Happy Birthday, America!



The following was written by an llth grader, Joe Stubenrauch, and given to my husband, Duane, during his 2nd run for U.S. Congress 10 years ago. We've lost track of Joe, but his words are as excellent today as they were when first written. Joe, if you read this please get in touch with us.

The Pledge of Allegiance
by Joe Stubenrauch

The colors of our country, the red, white and blue, have flown for 220 years upon countless fields and over countless graves. The flag has flown proudly from the steps of our capitol and it has been waved in hope in the tiny hand of a child.

It was first raised in promise over a fledgling republic. It stood, bloody and ragged upon the battlefields of the Civil War, beating in the wind, a standard of freedom and union. For those brave men and women who have saluted our flag over the years, there is no sacrifice begrudged in giving one's life for the nation for which that flag flies; it is an honor.

When I stand before Old Glory, I am standing before the same flag that has tossed upon every sea in the world. Upon it are the same rippling colors that flew from the ships that beached at Normandy and that landed upon the shores of Italy and Iwo Jima, bringing liberation to the oppressed. It is the same dear flag for which soldiers gave their all in Korea and Desert Storm.

When I stand with my hand pressed against my own beating heart, feeling the flood course through my body, I know that I am standing in the steps of those whose noble names are written upon the Vietnam Wall in Washington, DC. I am saluting the same flag which has been lifted with a shout of triumph as some lone soldier struggled to the height of a hill, and upon reaching the summit, raised it as a sign of hope to those below.

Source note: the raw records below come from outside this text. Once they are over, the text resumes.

$ cat src/inc/rlk_pkg.sv
// constants and types shared by the remote link status design
// assumes a single 250 MHz clock and an active low async reset
package rlk_pkg;

  // clock and line timing
  localparam int CLK_HZ = 250_000_000;
  localparam int DEF_BAUD = 57_600;
  localparam int DEF_BIT_CYC = CLK_HZ / DEF_BAUD;
  localparam int CYC_PER_US = CLK_HZ / 1_000_000;
  localparam int REPLY_TMO_US = 2000;
  localparam int REPLY_TMO_CYC = REPLY_TMO_US * CYC_PER_US;
  localparam int RCV_TMO_US = 20000;
  localparam int RCV_TMO_CYC = RCV_TMO_US * CYC_PER_US;

  // parity selection, odd after reset
  localparam logic [1:0] PAR_ODD = 2'h0;
  localparam logic [1:0] PAR_EVEN = 2'h1;
  localparam logic [1:0] PAR_NONE = 2'h2;

  // driver status byte fields
  localparam int ST_XFER = 0;
  localparam int ST_RPAR = 3;
  localparam int ST_ROK = 4;
  localparam int ST_LINK = 5;
  localparam int ST_LOCAL = 6;
  localparam int ST_BEAT = 7;
  localparam logic [7:0] ST_RST = 8'h00;

  // receiver reply status byte fields
  localparam int RS_RPAR = 0;
  localparam int RS_ROK = 1;

  // serial framer states
  typedef enum logic [2:0] {
    RLK_IDLE = 3'b000,
    RLK_START = 3'b001,
    RLK_DATA = 3'b010,
    RLK_PAR = 3'b011,
    RLK_STOP = 3'b100
  } rlk_bit_t;

  // driver scan states
  typedef enum logic [1:0] {
    RLK_D_IDLE = 2'b00,
    RLK_D_TX0 = 2'b01,
    RLK_D_TX1 = 2'b10,
    RLK_D_WAIT = 2'b11
  } rlk_drv_t;

  // receiver frame states
  typedef enum logic [1:0] {
    RLK_R_RX0 = 2'b00,
    RLK_R_RX1 = 2'b01,
    RLK_R_TX0 = 2'b10,
    RLK_R_TX1 = 2'b11
  } rlk_rcv_t;

endpackage

$ cat src/rtl/rlk_serial.sv
// one serial byte framer: start, 8 data lsb first, optional parity, stop
// assumes bit_cyc of at least 2 and rx_line synchronous to clk
module rlk_serial (
  // clock and reset
  input wire logic clk,
  input wire logic rstn,
  // line settings
  input wire logic [15:0] bit_cyc,
  input wire logic [1:0] par_mode,
  // transmit side
  input wire logic [7:0] tx_data,
  input wire logic tx_valid,
  output logic tx_ready,
  output logic tx_line,
  // receive side
  input wire logic rx_line,
  output logic [7:0] rx_data,
  output logic rx_valid,
  output logic rx_err
);

  rlk_pkg::rlk_bit_t tst_ff, nxt_tst, rst_ff, nxt_rst;
  logic [15:0] tcnt_ff, nxt_tcnt, rcnt_ff, nxt_rcnt;
  logic [2:0] tidx_ff, nxt_tidx, ridx_ff, nxt_ridx;
  logic [7:0] tsh_ff, nxt_tsh, rsh_ff, nxt_rsh, rdata_ff, nxt_rdata;
  logic tpar_ff, nxt_tpar, tline_ff, nxt_tline;
  logic rpe_ff, nxt_rpe, rval_ff, nxt_rval, rerr_ff, nxt_rerr;
  logic par_on, par_odd;

  assign par_on = (par_mode == rlk_pkg::PAR_ODD) ||
                  (par_mode == rlk_pkg::PAR_EVEN);
  assign par_odd = (par_mode == rlk_pkg::PAR_ODD);
  assign tx_ready = (tst_ff == rlk_pkg::RLK_IDLE);
  assign tx_line = tline_ff;
  assign rx_data = rdata_ff;
  assign rx_valid = rval_ff;
  assign rx_err = rerr_ff;

  ////////////////////////////////////////////////////////////////////////
  // transmit framer
  always_comb begin
    nxt_tst = tst_ff;
    nxt_tcnt = tcnt_ff;
    nxt_tidx = tidx_ff;
    nxt_tsh = tsh_ff;
    nxt_tpar = tpar_ff;
    nxt_tline = tline_ff;
    if (tst_ff != rlk_pkg::RLK_IDLE) begin
      nxt_tcnt = (tcnt_ff == 16'h0) ? bit_cyc - 16'h1 : tcnt_ff - 16'h1;
    end
    unique case (tst_ff)
      rlk_pkg::RLK_IDLE: if (tx_valid) begin
        nxt_tst = rlk_pkg::RLK_START;
        nxt_tline = 1'b0;
        nxt_tcnt = bit_cyc - 16'h1;
        nxt_tsh = tx_data;
        nxt_tpar = (^tx_data) ^ par_odd;
      end
      rlk_pkg::RLK_START: if (tcnt_ff == 16'h0) begin
        nxt_tst = rlk_pkg::RLK_DATA;
        nxt_tline = tsh_ff[0];
        nxt_tsh = {1'b0, tsh_ff[7:1]};
        nxt_tidx = 3'h0;
      end
      rlk_pkg::RLK_DATA: if (tcnt_ff == 16'h0) begin
        if (tidx_ff == 3'h7) begin
          nxt_tst = par_on ? rlk_pkg::RLK_PAR : rlk_pkg::RLK_STOP;
          nxt_tline = par_on ? tpar_ff : 1'b1;
        end else begin
          nxt_tidx = tidx_ff + 3'h1;
          nxt_tline = tsh_ff[0];
          nxt_tsh = {1'b0, tsh_ff[7:1]};
        end
      end
      rlk_pkg::RLK_PAR: if (tcnt_ff == 16'h0) begin
        nxt_tst = rlk_pkg::RLK_STOP;
        nxt_tline = 1'b1;
      end
      rlk_pkg::RLK_STOP: if (tcnt_ff == 16'h0) begin
        nxt_tst = rlk_pkg::RLK_IDLE;
      end
      default: nxt_tst = rlk_pkg::RLK_IDLE;
    endcase
  end

  // transmit registers, line idles high
  always_ff @(posedge clk or negedge rstn) begin
    if (!rstn) begin
      tst_ff <= rlk_pkg::RLK_IDLE;
      tcnt_ff <= 16'h0;
      tidx_ff <= 3'h0;
      tsh_ff <= 8'h00;
      tpar_ff <= 1'b0;
      tline_ff <= 1'b1;
    end else begin
      tst_ff <= nxt_tst;
      tcnt_ff <= nxt_tcnt;
      tidx_ff <= nxt_tidx;
      tsh_ff <= nxt_tsh;
      tpar_ff <= nxt_tpar;
      tline_ff <= nxt_tline;
    end
  end

  ////////////////////////////////////////////////////////////////////////
  // receive framer, samples mid bit and checks parity and stop
  always_comb begin
    nxt_rst = rst_ff;
    nxt_rcnt = rcnt_ff;
    nxt_ridx = ridx_ff;
    nxt_rsh = rsh_ff;
    nxt_rdata = rdata_ff;
    nxt_rpe = rpe_ff;
    nxt_rval = 1'b0;
    nxt_rerr = 1'b0;
    if (rst_ff != rlk_pkg::RLK_IDLE) begin
      nxt_rcnt = (rcnt_ff == 16'h0) ? bit_cyc - 16'h1 : rcnt_ff - 16'h1;
    end
    unique case (rst_ff)
      rlk_pkg::RLK_IDLE: if (!rx_line) begin
        nxt_rst = rlk_pkg::RLK_START;
        nxt_rcnt = {1'b0, bit_cyc[15:1]};
        nxt_rpe = 1'b0;
      end
      rlk_pkg::RLK_START: if (rcnt_ff == 16'h0) begin
        nxt_rst = rx_line ? rlk_pkg::RLK_IDLE : rlk_pkg::RLK_DATA;
        nxt_ridx = 3'h0;
      end
      rlk_pkg::RLK_DATA: if (rcnt_ff == 16'h0) begin
        nxt_rsh = {rx_line, rsh_ff[7:1]};
        nxt_ridx = ridx_ff + 3'h1;
        if (ridx_ff == 3'h7) begin
          nxt_rst = par_on ? rlk_pkg::RLK_PAR : rlk_pkg::RLK_STOP;
        end
      end
      rlk_pkg::RLK_PAR: if (rcnt_ff == 16'h0) begin
        nxt_rst = rlk_pkg::RLK_STOP;
        nxt_rpe = ((^rsh_ff) ^ rx_line) != par_odd;
      end
      rlk_pkg::RLK_STOP: if (rcnt_ff == 16'h0) begin
        nxt_rst = rlk_pkg::RLK_IDLE;
        if (rx_line && !rpe_ff) begin
          nxt_rdata = rsh_ff;
          nxt_rval = 1'b1;
        end else begin
          nxt_rerr = 1'b1;
        end
      end
      default: nxt_rst = rlk_pkg::RLK_IDLE;
    endcase
  end

  // receive registers
  always_ff @(posedge clk or negedge rstn) begin
    if (!rstn) begin
      rst_ff <= rlk_pkg::RLK_IDLE;
      rcnt_ff <= 16'h0;
      ridx_ff <= 3'h0;
      rsh_ff <= 8'h00;
      rdata_ff <= 8'h00;
      rpe_ff <= 1'b0;
      rval_ff <= 1'b0;
      rerr_ff <= 1'b0;
    end else begin
      rst_ff <= nxt_rst;
      rcnt_ff <= nxt_rcnt;
      ridx_ff <= nxt_ridx;
      rsh_ff <= nxt_rsh;
      rdata_ff <= nxt_rdata;
      rpe_ff <= nxt_rpe;
      rval_ff <= nxt_rval;
      rerr_ff <= nxt_rerr;
    end
  end

endmodule

$ cat src/rtl/rlk_link_status.sv
// both ends of the remote link: driver status byte and receiver station
// assumes the bench joins drv_ser_out/rcv_ser_in and rcv_ser_out/drv_ser_in
// Summary of operation
// - driver faceplate lamps are status bits 3 to 6, same flops
// - driver local ok follows absence of internal driver fault
// - driver link ok set by good reply, cleared on error or timeout
// - driver remote ok copies receiver reported remote health
// - remote parity error clears bit and stops controller unless run
// - both ends use matching baud and odd, even or no parity
// - receiver local ok drops on link failure or block mismatch
// - receiver link ok set by valid frame, cleared on failure
// - receiver remote ok drops on illegal block, loose cable, supply
// - receiver parity ok drops on station parity error
// - receiver deserializes outputs, serializes inputs, checks frames
// - halt on failures by default; receiver clears outputs on failure unless rcv_hold_outputs is set
// - heartbeat toggles per good scan, frozen if bits 3-6 not all one
// - transfer bit toggles with each new input byte
module rlk_link_status #(
  parameter int BIT_CYC = rlk_pkg::DEF_BIT_CYC,
  parameter int REPLY_TMO_CYC = rlk_pkg::REPLY_TMO_CYC,
  parameter int RCV_TMO_CYC = rlk_pkg::RCV_TMO_CYC
) (
  // clock and reset
  input wire logic clk,
  input wire logic rstn,
  // driver options
  input wire logic [1:0] drv_par_mode,
  input wire logic drv_baud_user,
  input wire logic [15:0] drv_user_bit_cyc,
  input wire logic drv_run_on_comm,
  input wire logic drv_run_on_par,
  input wire logic [2:0] drv_block,
  // driver controller side
  input wire logic drv_scan,
  input wire logic [7:0] drv_out_data,
  input wire logic drv_fault,
  output logic [7:0] drv_in_data,
  output logic [7:0] drv_status,
  output logic [3:0] drv_led,
  output logic drv_halt,
  // driver serial line
  input wire logic drv_ser_in,
  output logic drv_ser_out,
  // receiver options
  input wire logic [1:0] rcv_par_mode,
  input wire logic rcv_baud_user,
  input wire logic [15:0] rcv_user_bit_cyc,
  input wire logic rcv_hold_outputs,
  input wire logic [2:0] rcv_block,
  input wire logic rcv_big_block,
  // receiver station side
  input wire logic [7:0] rcv_in_data,
  input wire logic rcv_bp_perr,
  input wire logic rcv_loose_conn,
  input wire logic rcv_supply_fail,
  output logic [7:0] rcv_out_data,
  output logic [3:0] rcv_led,
  // receiver serial line
  input wire logic rcv_ser_in,
  output logic rcv_ser_out
);

  rlk_pkg::rlk_drv_t dst_ff, nxt_dst;
  rlk_pkg::rlk_rcv_t rst_ff, nxt_rst;
  logic [23:0] dtmo_ff, nxt_dtmo, rtmo_ff, nxt_rtmo;
  logic [7:0] dst_b0_ff, nxt_dst_b0, din_ff, nxt_din, dstat_ff, nxt_dstat;
  logic [7:0] rb0_ff, nxt_rb0, rout_ff, nxt_rout, rin_ff, nxt_rin;
  logic [3:0] rled_ff, nxt_rled;
  logic dridx_ff, nxt_dridx, dhalt_ff, nxt_dhalt;
  logic rlink_ff, nxt_rlink, rmis_ff, nxt_rmis, rperr_ff, nxt_rperr;
  logic [7:0] d_txd, r_txd, d_rxd, r_rxd;
  logic d_txv, d_txr, d_rxv, d_rxe, r_txv, r_txr, r_rxv, r_rxe;
  logic r_fail, r_good, r_match, r_rem_ok;
  logic [15:0] d_bit, r_bit;

  assign drv_in_data = din_ff;
  assign drv_status = dstat_ff;
  assign drv_led = dstat_ff[rlk_pkg::ST_LOCAL:rlk_pkg::ST_RPAR];
  assign drv_halt = dhalt_ff;
  assign rcv_out_data = rout_ff;
  assign rcv_led = rled_ff;

  // per end baud selection, documented rate unless user rate chosen
  assign d_bit = drv_baud_user ? drv_user_bit_cyc : 16'(BIT_CYC);
  assign r_bit = rcv_baud_user ? rcv_user_bit_cyc : 16'(BIT_CYC);

  ////////////////////////////////////////////////////////////////////////
  // driver end framer
  rlk_serial u_drv_ser (
    .clk(clk), .rstn(rstn), .bit_cyc(d_bit), .par_mode(drv_par_mode),
    .tx_data(d_txd), .tx_valid(d_txv), .tx_ready(d_txr),
    .tx_line(drv_ser_out), .rx_line(drv_ser_in), .rx_data(d_rxd),
    .rx_valid(d_rxv), .rx_err(d_rxe)
  );

  // driver scan: send block and outputs, collect inputs and status
  always_comb begin
    nxt_dst = dst_ff;
    nxt_dtmo = dtmo_ff;
    nxt_dst_b0 = dst_b0_ff;
    nxt_dridx = dridx_ff;
    nxt_din = din_ff;
    nxt_dstat = dstat_ff;
    d_txv = 1'b0;
    d_txd = {5'h00, drv_block};
    unique case (dst_ff)
      rlk_pkg::RLK_D_IDLE: if (drv_scan) nxt_dst = rlk_pkg::RLK_D_TX0;
      rlk_pkg::RLK_D_TX0: begin
        d_txv = 1'b1;
        if (d_txr) nxt_dst = rlk_pkg::RLK_D_TX1;
      end
      rlk_pkg::RLK_D_TX1: begin
        d_txv = 1'b1;
        d_txd = drv_out_data;
        nxt_dtmo = 24'h0;
        nxt_dridx = 1'b0;
        if (d_txr) nxt_dst = rlk_pkg::RLK_D_WAIT;
      end
      rlk_pkg::RLK_D_WAIT: begin
        nxt_dtmo = dtmo_ff + 24'h1;
        if (d_rxe || dtmo_ff == 24'(REPLY_TMO_CYC - 1)) begin
          nxt_dstat[rlk_pkg::ST_LINK] = 1'b0;
          nxt_dst = rlk_pkg::RLK_D_IDLE;
        end else if (d_rxv && !dridx_ff) begin
          nxt_dst_b0 = d_rxd;
          nxt_dridx = 1'b1;
        end else if (d_rxv) begin
          nxt_din = dst_b0_ff;
          nxt_dstat[rlk_pkg::ST_XFER] = ~dstat_ff[rlk_pkg::ST_XFER];
          nxt_dstat[rlk_pkg::ST_LINK] = 1'b1;
          nxt_dstat[rlk_pkg::ST_ROK] = d_rxd[rlk_pkg::RS_ROK];
          nxt_dstat[rlk_pkg::ST_RPAR] = d_rxd[rlk_pkg::RS_RPAR];
          nxt_dst = rlk_pkg::RLK_D_IDLE;
        end
      end
    endcase
    nxt_dstat[rlk_pkg::ST_LOCAL] = !drv_fault;
    if (nxt_dst == rlk_pkg::RLK_D_IDLE && dst_ff == rlk_pkg::RLK_D_WAIT &&
        nxt_dstat[rlk_pkg::ST_LOCAL:rlk_pkg::ST_RPAR] == 4'hF) begin
      nxt_dstat[rlk_pkg::ST_BEAT] = ~dstat_ff[rlk_pkg::ST_BEAT];
    end
    // halt request from the flags as they stand
    nxt_dhalt = (!dstat_ff[rlk_pkg::ST_LINK] && !drv_run_on_comm) ||
                (!dstat_ff[rlk_pkg::ST_RPAR] && !drv_run_on_par);
  end

  // driver registers
  always_ff @(posedge clk or negedge rstn) begin
    if (!rstn) begin
      dst_ff <= rlk_pkg::RLK_D_IDLE;
      dtmo_ff <= 24'h0;
      dst_b0_ff <= 8'h00;
      dridx_ff <= 1'b0;
      din_ff <= 8'h00;
      dstat_ff <= rlk_pkg::ST_RST;
      dhalt_ff <= 1'b0;
    end else begin
      dst_ff <= nxt_dst;
      dtmo_ff <= nxt_dtmo;
      dst_b0_ff <= nxt_dst_b0;
      dridx_ff <= nxt_dridx;
      din_ff <= nxt_din;
      dstat_ff <= nxt_dstat;
      dhalt_ff <= nxt_dhalt;
    end
  end

  ////////////////////////////////////////////////////////////////////////
  // receiver end framer
  rlk_serial u_rcv_ser (
    .clk(clk), .rstn(rstn), .bit_cyc(r_bit), .par_mode(rcv_par_mode),
    .tx_data(r_txd), .tx_valid(r_txv), .tx_ready(r_txr),
    .tx_line(rcv_ser_out), .rx_line(rcv_ser_in), .rx_data(r_rxd),
    .rx_valid(r_rxv), .rx_err(r_rxe)
  );

  // receiver failure, match and health terms
  assign r_fail = r_rxe || (rtmo_ff == 24'(RCV_TMO_CYC - 1));
  assign r_good = r_rxv && !r_fail && rst_ff == rlk_pkg::RLK_R_RX1;
  assign r_match = (rb0_ff == {5'h00, rcv_block});
  assign r_rem_ok = !(rcv_big_block && rcv_block[2]) &&
                    !rcv_loose_conn && !rcv_supply_fail;

  // receiver frame handling and station outputs
  always_comb begin
    nxt_rst = rst_ff;
    nxt_rb0 = rb0_ff;
    nxt_rout = rout_ff;
    nxt_rin = rin_ff;
    nxt_rlink = rlink_ff;
    nxt_rmis = rmis_ff;
    nxt_rtmo = (r_rxv || r_fail) ? 24'h0 : rtmo_ff + 24'h1;
    r_txv = 1'b0;
    r_txd = rin_ff;
    unique case (rst_ff)
      rlk_pkg::RLK_R_RX0: if (r_rxv && !r_fail) begin
        nxt_rb0 = r_rxd;
        nxt_rst = rlk_pkg::RLK_R_RX1;
      end
      rlk_pkg::RLK_R_RX1: if (r_good) begin
        nxt_rlink = 1'b1;
        nxt_rmis = !r_match;
        if (r_match) nxt_rout = r_rxd;
        nxt_rin = rcv_in_data;
        nxt_rst = rlk_pkg::RLK_R_TX0;
      end
      rlk_pkg::RLK_R_TX0: begin
        r_txv = 1'b1;
        if (r_txr) nxt_rst = rlk_pkg::RLK_R_TX1;
      end
      rlk_pkg::RLK_R_TX1: begin
        r_txv = 1'b1;
        r_txd = {6'h00, r_rem_ok, !rperr_ff};
        if (r_txr) nxt_rst = rlk_pkg::RLK_R_RX0;
      end
    endcase
    if (r_fail) begin
      nxt_rlink = 1'b0;
      if (rst_ff == rlk_pkg::RLK_R_RX1) nxt_rst = rlk_pkg::RLK_R_RX0;
      if (!rcv_hold_outputs) nxt_rout = 8'h00;
    end
    // station parity error wins over the clear by a good frame
    nxt_rperr = rcv_bp_perr || (rperr_ff && !r_good);
    nxt_rled = {nxt_rlink && !nxt_rmis, nxt_rlink, r_rem_ok, !nxt_rperr};
  end

  // receiver registers
  always_ff @(posedge clk or negedge rstn) begin
    if (!rstn) begin
      rst_ff <= rlk_pkg::RLK_R_RX0;
      rtmo_ff <= 24'h0;
      rb0_ff <= 8'h00;
      rout_ff <= 8'h00;
      rin_ff <= 8'h00;
      rlink_ff <= 1'b0;
      rmis_ff <= 1'b0;
      rperr_ff <= 1'b0;
      rled_ff <= 4'h0;
    end else begin
      rst_ff <= nxt_rst;
      rtmo_ff <= nxt_rtmo;
      rb0_ff <= nxt_rb0;
      rout_ff <= nxt_rout;
      rin_ff <= nxt_rin;
      rlink_ff <= nxt_rlink;
      rmis_ff <= nxt_rmis;
      rperr_ff <= nxt_rperr;
      rled_ff <= nxt_rled;
    end
  end

  ////////////////////////////////////////////////////////////////////////
  // checks
  a_local_fault: assert property (@(posedge clk) disable iff (!rstn)
    $rose(drv_fault) |=> !drv_led[3]) else $error("local ok kept on fault");
  a_link_err: assert property (@(posedge clk) disable iff (!rstn)
    (dst_ff == rlk_pkg::RLK_D_WAIT && d_rxe) |=>
    !drv_led[2] && dst_ff == rlk_pkg::RLK_D_IDLE)
    else $error("link ok kept after reply error");
  a_remote_copy: assert property (@(posedge clk) disable iff (!rstn)
    (dst_ff == rlk_pkg::RLK_D_WAIT && d_rxv && dridx_ff && !d_rxe &&
     dtmo_ff != 24'(REPLY_TMO_CYC - 1))
    |=> drv_led[1] == $past(d_rxd[1])) else $error("remote ok not copied");
  a_par_halt: assert property (@(posedge clk) disable iff (!rstn)
    (!drv_led[0] && !drv_run_on_par) |=> drv_halt)
    else $error("no halt on remote parity error");
  a_beat_freeze: assert property (@(posedge clk) disable iff (!rstn)
    $changed(drv_status[7]) |-> drv_led == 4'hF)
    else $error("heartbeat moved with a bad status bit");
  a_xfer_toggle: assert property (@(posedge clk) disable iff (!rstn)
    $changed(drv_status[0]) |-> $past(dst_ff) == rlk_pkg::RLK_D_WAIT &&
    dst_ff == rlk_pkg::RLK_D_IDLE) else $error("transfer bit out of scan");
  a_outs_off: assert property (@(posedge clk) disable iff (!rstn)
    (r_fail && !rcv_hold_outputs) |=> rcv_out_data == 8'h00)
    else $error("outputs not cleared on link failure");
  a_rcv_link: assert property (@(posedge clk) disable iff (!rstn)
    r_fail |=> !rcv_led[3] && !rcv_led[2]) else $error("receiver ok kept");
  a_rcv_par: assert property (@(posedge clk) disable iff (!rstn)
    rcv_bp_perr |=> !rcv_led[0]) else $error("parity ok kept on error");
  a_rcv_remote: assert property (@(posedge clk) disable iff (!rstn)
    (rcv_loose_conn || rcv_supply_fail) |=> !rcv_led[1])
    else $error("remote ok kept on station fault");
  a_rcv_deser: assert property (@(posedge clk) disable iff (!rstn)
    (r_good && r_match) |=> rcv_out_data == $past(r_rxd) ##1 r_txv)
    else $error("output byte not delivered");

endmodule

$ cat config.mk
export PLATFORM = sky130hd
export DESIGN_NAME = rlk_link_status
export DESIGN_NICKNAME = d
export VERILOG_FILES = /design/src/inc/rlk_pkg.sv /design/src/rtl/rlk_serial.sv /design/src/rtl/rlk_link_status.sv
export SDC_FILE = /design/constraint.sdc
export NUM_CORES = 1
export LEC_CHECK = 0
export ABC_CLOCK_PERIOD_IN_PS = 3400
export BUFFER_PORTS_ARGS = -buffer_cell sky130_fd_sc_hd__buf_2
export CORE_UTILIZATION = 61
export CTS_CLUSTER_DIAMETER = 150
export CTS_CLUSTER_SIZE = 28
export DETAILED_ROUTE_END_ITERATION = 10
export MAX_ROUTING_LAYER = met4
export PLACE_DENSITY = 0.81
export SLEW_MARGIN = 20
export SYNTH_ARGS = -nofsm -noshare
export SYNTH_HDL_FRONTEND = slang
export SYNTH_SLANG_ARGS = --single-unit
$ cat constraint.sdc
create_clock -name clk -period 3.4 [get_ports clk]
set_clock_uncertainty 0.15 [all_clocks]
set_input_delay 0.34 -clock clk [delete_from_list [all_inputs] [get_ports clk]]
set_output_delay 0.34 -clock clk [all_outputs]
set_load 0.02 [all_outputs]
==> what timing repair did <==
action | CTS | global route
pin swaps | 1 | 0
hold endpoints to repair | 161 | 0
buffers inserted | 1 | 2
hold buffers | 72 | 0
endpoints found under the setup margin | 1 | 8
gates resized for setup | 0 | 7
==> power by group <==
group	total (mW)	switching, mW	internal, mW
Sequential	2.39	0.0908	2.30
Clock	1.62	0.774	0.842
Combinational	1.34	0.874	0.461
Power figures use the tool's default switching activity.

It is the same flag that groaned and trembled but was not daunted upon the fateful deaths of Presidents Abraham Lincoln and John F. Kennedy. The same that was lifted high in bright victory under President Ronald Reagan.

That flag which has always flown for progress and for the good of mankind now stands forever upon the moon that glows softly above us. I imagine that prisoners of war can take comfort that every time their eyes lift to that great globe, there is the flag of America, still standing tall and proud, still standing for home and liberty.

No matter what befalls our country, the flag of the United states of America will forever be a banner of hope; hope for the individual and hope for freedom. America, the land of beauty, founded upon and under God, baptized in the blood of the men and women who gave all so that the values our flag stands for would never fall.

The Pledge of Allegiance is a simple statement of commitment that has been said across our country by school children for generations. When those children speak the pledge each school morning, they are rededicating themselves to the eternal principles of liberty and self-government that men like Jefferson and Lincoln established so long ago.

To me, the Pledge of Allegiance is the acknowledgement of all that has gone before, and a promise of what is to come. It is a recognition of that blood that has been spilled across our glorious nation and across the world in the name of liberty. It is that American blood that will be spilled again and again, willingly, in the defense of all that is good and right.

This Spring, as I stood on the steps of the Lincoln Memorial and looked out across the Reflecting Pool to the Washington Monument and the illuminated Caitol beyond, I thought of the words of Lincoln, carved into the stone walls of the monument itself:

"...that we here highly resolve that these dead shall not have died in vain; that this nation, under God, shall have a new birth of freedom; and that government of the people, by the people, for the people, shall not perish from the earth."

To me, the Pledge of Allegiance is a commitment to live out those words.